Exercise
Taking the listing below, restate word for word each line from the line with "8'h26: rom_bank <= 1'b0;" to the line with "rsp_b0 <= 8'h00;", ends included, and stop there.

Top of The records

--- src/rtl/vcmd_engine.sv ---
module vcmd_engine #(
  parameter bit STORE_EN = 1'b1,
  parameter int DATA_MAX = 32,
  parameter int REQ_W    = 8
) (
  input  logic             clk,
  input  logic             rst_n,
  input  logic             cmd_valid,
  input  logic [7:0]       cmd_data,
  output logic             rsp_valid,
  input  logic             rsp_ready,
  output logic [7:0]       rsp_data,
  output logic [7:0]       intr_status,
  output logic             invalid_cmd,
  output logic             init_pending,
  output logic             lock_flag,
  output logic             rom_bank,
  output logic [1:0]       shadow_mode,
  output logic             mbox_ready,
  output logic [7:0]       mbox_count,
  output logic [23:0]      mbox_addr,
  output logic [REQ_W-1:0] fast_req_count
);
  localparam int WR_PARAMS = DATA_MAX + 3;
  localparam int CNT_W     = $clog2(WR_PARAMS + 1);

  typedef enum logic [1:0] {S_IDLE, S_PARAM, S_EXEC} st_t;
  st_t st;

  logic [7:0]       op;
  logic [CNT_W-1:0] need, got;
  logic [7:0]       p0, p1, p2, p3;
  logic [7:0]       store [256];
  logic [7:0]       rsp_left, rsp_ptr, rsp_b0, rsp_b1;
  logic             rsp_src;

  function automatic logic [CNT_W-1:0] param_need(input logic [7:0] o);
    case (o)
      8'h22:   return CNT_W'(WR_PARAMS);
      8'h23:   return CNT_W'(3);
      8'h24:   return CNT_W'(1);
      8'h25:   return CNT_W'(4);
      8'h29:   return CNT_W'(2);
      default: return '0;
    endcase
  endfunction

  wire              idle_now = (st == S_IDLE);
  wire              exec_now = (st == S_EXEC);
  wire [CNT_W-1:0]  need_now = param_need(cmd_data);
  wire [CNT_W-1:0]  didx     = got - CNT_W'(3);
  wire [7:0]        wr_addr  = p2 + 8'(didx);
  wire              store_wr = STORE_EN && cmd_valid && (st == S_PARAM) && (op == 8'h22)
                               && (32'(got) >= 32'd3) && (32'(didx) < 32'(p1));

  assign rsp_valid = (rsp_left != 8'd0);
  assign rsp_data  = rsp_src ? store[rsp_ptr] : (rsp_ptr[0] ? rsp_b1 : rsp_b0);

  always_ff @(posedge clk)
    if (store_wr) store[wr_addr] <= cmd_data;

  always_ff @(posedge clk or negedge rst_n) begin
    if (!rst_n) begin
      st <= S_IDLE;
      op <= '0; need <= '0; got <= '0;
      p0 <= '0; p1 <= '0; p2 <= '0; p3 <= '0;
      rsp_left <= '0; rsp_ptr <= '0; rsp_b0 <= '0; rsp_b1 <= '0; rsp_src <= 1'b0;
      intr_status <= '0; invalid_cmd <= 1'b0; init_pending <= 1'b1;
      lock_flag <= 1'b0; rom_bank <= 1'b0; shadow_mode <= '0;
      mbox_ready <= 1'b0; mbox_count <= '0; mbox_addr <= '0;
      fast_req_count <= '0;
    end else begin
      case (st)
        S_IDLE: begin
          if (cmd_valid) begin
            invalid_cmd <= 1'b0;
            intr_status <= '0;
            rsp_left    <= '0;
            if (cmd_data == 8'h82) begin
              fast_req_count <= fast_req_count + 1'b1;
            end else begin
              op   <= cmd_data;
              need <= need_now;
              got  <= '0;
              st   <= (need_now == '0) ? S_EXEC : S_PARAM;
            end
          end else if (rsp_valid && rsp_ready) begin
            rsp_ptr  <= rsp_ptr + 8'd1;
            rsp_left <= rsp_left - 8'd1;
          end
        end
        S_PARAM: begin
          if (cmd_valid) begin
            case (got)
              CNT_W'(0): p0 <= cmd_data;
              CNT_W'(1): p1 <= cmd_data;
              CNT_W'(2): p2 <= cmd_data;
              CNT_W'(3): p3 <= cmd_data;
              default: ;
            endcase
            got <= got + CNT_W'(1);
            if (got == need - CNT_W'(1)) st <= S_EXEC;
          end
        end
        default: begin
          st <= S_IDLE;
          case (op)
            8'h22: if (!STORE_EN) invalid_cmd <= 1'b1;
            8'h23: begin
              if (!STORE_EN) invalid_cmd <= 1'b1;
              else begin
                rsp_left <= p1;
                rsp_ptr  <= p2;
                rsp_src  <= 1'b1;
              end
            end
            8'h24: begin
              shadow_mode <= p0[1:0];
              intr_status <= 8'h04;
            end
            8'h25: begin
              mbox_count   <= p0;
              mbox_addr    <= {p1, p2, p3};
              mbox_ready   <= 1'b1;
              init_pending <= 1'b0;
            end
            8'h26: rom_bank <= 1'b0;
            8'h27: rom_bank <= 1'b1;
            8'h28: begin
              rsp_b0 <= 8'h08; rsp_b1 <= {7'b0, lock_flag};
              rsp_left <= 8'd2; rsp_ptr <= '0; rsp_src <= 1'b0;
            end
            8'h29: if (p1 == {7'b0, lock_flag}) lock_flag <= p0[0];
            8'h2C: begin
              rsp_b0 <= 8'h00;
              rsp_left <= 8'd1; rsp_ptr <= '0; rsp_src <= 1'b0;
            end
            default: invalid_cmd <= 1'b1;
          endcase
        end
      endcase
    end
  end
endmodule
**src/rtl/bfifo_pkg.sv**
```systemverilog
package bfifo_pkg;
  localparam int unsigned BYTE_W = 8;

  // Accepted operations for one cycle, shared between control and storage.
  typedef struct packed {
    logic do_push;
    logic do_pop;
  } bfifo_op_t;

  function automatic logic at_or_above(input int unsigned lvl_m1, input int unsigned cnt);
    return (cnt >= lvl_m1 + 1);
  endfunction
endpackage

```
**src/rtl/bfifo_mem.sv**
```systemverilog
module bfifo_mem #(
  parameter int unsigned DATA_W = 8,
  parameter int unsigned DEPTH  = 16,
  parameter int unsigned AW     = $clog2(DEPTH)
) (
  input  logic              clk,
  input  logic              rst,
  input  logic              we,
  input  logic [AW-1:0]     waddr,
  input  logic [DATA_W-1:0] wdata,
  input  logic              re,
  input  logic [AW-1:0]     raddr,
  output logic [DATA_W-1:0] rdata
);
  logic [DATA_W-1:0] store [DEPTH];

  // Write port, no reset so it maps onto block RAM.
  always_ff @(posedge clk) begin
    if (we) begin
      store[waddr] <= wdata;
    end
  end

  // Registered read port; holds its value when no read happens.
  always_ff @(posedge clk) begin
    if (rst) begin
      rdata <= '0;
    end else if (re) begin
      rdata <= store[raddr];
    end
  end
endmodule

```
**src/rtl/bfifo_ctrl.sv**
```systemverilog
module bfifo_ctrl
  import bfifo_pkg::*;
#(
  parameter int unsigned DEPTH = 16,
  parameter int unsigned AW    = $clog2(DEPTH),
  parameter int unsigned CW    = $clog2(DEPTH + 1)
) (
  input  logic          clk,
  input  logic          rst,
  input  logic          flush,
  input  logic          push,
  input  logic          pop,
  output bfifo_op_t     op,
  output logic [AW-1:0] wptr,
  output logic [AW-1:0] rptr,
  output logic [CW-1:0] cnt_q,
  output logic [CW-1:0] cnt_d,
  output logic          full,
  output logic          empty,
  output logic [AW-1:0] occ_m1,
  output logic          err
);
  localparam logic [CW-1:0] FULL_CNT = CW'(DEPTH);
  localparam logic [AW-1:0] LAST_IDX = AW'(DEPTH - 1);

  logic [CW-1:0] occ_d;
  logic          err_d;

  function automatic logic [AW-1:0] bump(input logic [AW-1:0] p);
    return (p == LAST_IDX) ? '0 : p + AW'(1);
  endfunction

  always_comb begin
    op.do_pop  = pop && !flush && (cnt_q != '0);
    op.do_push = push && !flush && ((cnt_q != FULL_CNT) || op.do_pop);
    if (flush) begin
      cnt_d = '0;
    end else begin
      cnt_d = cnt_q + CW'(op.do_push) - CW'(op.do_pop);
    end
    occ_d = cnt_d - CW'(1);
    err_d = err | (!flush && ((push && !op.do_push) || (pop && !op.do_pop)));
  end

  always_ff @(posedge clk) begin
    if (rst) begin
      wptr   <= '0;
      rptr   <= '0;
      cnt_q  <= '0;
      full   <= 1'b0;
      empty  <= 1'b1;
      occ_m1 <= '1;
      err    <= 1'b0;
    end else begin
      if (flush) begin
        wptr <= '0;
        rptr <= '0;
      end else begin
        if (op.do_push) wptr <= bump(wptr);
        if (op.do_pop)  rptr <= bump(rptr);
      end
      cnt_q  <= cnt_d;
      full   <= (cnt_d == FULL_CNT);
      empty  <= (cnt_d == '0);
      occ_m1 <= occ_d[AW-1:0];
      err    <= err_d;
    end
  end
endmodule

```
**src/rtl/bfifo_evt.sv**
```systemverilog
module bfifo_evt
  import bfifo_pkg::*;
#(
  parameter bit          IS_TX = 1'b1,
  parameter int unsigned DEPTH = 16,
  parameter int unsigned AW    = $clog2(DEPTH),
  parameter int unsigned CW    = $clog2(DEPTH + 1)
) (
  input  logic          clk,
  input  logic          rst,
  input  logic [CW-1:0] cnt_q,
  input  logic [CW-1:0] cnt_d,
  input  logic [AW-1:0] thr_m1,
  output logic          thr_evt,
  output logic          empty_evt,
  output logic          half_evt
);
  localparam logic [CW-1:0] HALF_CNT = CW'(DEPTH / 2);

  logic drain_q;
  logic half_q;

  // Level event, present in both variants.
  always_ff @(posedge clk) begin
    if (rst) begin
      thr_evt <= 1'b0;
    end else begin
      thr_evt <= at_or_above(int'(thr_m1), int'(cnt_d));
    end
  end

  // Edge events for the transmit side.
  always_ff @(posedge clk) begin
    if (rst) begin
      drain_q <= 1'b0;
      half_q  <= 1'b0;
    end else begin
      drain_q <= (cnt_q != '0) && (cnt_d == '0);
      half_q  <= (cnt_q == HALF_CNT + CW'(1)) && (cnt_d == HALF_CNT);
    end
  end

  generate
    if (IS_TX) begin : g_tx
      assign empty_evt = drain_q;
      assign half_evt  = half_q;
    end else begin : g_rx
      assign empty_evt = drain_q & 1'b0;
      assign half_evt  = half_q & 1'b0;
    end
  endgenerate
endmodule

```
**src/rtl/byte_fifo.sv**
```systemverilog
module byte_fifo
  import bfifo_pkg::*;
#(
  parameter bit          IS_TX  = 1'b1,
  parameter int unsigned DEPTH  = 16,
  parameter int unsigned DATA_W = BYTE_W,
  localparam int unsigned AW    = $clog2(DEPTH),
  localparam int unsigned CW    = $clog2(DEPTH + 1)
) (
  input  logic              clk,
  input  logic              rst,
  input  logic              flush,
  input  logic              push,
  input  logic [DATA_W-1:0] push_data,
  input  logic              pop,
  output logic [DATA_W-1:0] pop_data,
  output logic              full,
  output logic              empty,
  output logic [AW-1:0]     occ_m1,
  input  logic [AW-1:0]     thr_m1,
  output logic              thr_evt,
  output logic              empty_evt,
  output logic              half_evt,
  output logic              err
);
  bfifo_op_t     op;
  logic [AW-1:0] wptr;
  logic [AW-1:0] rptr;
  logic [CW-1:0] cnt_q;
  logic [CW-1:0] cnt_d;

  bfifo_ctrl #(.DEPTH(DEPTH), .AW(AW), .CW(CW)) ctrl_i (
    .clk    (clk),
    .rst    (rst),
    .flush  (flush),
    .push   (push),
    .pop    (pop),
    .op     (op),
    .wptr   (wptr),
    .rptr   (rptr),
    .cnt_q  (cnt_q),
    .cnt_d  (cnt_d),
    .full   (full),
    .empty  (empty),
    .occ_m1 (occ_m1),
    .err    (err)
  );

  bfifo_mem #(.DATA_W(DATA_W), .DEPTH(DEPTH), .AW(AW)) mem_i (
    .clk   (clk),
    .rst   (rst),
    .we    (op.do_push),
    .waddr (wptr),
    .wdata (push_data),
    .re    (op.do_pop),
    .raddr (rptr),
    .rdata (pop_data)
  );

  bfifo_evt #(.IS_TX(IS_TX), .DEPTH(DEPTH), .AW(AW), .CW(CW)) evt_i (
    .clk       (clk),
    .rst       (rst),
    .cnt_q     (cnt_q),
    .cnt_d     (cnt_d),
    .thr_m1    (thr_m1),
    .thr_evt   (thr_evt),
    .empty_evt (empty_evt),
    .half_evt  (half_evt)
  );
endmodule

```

Bottom of The records
Top of The records

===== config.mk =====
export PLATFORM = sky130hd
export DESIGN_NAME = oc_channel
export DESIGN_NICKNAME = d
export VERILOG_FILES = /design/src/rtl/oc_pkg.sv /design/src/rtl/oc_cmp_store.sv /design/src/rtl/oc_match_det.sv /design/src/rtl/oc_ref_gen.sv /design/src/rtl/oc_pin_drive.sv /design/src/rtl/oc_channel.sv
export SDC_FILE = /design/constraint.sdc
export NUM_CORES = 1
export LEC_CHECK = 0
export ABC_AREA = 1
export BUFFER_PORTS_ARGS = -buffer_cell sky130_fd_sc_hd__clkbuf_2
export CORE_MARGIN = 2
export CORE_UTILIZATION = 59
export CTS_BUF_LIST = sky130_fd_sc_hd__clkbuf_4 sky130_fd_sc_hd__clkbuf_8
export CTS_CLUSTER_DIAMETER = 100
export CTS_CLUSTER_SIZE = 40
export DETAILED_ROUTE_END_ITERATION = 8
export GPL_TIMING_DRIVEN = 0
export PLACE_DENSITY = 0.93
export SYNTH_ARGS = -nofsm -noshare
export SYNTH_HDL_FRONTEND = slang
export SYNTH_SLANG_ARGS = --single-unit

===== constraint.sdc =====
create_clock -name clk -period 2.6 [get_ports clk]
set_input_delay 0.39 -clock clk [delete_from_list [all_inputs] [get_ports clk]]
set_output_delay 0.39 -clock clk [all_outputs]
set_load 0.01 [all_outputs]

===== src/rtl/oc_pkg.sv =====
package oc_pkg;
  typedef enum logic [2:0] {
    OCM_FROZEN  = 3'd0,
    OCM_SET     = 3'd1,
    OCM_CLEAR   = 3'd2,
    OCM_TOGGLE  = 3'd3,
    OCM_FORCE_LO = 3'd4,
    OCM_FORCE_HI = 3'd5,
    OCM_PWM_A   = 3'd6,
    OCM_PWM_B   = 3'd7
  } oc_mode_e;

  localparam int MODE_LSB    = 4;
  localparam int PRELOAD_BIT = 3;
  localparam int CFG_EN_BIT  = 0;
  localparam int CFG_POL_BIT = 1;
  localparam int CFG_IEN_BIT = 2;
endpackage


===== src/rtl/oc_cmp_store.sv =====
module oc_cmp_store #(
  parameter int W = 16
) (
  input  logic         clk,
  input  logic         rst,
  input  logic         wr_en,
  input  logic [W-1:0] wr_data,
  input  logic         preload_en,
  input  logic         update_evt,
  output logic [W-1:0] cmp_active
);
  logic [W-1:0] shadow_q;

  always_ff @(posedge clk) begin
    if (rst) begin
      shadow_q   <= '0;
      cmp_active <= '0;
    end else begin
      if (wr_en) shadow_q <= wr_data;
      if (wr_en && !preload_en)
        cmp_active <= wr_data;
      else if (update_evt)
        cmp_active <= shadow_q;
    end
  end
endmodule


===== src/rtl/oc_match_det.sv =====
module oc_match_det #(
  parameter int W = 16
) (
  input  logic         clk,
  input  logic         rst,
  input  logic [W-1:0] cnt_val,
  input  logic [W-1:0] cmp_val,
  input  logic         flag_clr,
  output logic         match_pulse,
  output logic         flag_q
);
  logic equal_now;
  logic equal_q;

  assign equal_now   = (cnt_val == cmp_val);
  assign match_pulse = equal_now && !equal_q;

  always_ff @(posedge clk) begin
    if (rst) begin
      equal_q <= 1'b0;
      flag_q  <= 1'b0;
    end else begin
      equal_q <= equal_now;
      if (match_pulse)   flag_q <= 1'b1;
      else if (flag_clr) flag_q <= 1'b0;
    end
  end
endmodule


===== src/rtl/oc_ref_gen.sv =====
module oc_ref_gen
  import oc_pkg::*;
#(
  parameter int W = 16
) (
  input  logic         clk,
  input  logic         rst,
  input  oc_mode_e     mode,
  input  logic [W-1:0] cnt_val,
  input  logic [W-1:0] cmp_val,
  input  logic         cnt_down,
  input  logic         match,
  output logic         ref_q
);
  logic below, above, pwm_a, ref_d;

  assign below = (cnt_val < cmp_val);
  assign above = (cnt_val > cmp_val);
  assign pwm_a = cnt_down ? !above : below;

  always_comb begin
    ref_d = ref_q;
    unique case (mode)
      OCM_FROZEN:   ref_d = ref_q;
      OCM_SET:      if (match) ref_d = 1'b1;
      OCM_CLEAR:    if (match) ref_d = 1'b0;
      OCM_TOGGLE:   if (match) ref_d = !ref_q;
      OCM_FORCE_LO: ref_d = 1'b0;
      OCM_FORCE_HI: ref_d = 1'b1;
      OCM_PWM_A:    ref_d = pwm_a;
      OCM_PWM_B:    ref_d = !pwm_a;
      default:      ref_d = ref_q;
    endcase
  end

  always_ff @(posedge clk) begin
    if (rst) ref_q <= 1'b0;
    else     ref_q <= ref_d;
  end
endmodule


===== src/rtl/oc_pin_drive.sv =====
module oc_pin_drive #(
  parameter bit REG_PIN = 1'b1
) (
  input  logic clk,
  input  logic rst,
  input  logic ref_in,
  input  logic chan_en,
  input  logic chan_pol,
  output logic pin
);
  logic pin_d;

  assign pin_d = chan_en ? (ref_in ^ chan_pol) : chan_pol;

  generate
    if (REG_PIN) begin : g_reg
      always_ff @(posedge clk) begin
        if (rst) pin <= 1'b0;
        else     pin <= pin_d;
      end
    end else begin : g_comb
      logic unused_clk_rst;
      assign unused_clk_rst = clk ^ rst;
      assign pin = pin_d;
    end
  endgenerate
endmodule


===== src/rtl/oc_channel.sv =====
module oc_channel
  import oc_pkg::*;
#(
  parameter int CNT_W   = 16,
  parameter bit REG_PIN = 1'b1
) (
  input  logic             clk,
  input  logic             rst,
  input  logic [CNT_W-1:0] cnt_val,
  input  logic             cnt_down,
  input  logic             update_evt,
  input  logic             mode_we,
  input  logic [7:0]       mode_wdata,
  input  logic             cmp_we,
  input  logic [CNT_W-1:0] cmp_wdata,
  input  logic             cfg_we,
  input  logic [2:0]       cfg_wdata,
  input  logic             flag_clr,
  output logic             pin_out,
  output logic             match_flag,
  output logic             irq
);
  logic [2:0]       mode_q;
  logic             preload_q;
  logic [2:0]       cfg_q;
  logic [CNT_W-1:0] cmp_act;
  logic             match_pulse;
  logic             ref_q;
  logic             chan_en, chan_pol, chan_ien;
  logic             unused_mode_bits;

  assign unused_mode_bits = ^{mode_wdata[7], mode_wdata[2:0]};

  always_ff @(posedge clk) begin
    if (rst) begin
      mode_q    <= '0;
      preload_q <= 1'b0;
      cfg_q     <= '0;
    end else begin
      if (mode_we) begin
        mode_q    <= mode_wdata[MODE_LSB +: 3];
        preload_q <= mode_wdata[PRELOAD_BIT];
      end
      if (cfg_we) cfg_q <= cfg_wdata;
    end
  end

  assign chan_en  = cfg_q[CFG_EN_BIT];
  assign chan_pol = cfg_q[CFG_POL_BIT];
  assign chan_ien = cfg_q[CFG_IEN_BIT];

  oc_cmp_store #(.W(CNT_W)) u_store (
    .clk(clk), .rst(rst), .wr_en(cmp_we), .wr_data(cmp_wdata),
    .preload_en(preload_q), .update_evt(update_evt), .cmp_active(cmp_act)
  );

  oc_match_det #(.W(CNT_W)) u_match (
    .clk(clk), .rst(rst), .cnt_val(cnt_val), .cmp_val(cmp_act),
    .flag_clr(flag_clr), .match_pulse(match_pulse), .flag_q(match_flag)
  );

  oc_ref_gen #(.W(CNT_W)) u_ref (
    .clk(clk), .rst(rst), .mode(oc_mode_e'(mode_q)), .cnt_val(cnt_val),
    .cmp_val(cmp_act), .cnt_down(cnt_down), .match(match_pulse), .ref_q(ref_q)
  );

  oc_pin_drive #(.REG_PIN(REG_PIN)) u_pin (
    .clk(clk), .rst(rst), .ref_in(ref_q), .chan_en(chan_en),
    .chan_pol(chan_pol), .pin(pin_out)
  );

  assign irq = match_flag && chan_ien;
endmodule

Bottom of The records

Exercise answer
            8'h26: rom_bank <= 1'b0;
            8'h27: rom_bank <= 1'b1;
            8'h28: begin
              rsp_b0 <= 8'h08; rsp_b1 <= {7'b0, lock_flag};
              rsp_left <= 8'd2; rsp_ptr <= '0; rsp_src <= 1'b0;
            end
            8'h29: if (p1 == {7'b0, lock_flag}) lock_flag <= p0[0];
            8'h2C: begin
              rsp_b0 <= 8'h00;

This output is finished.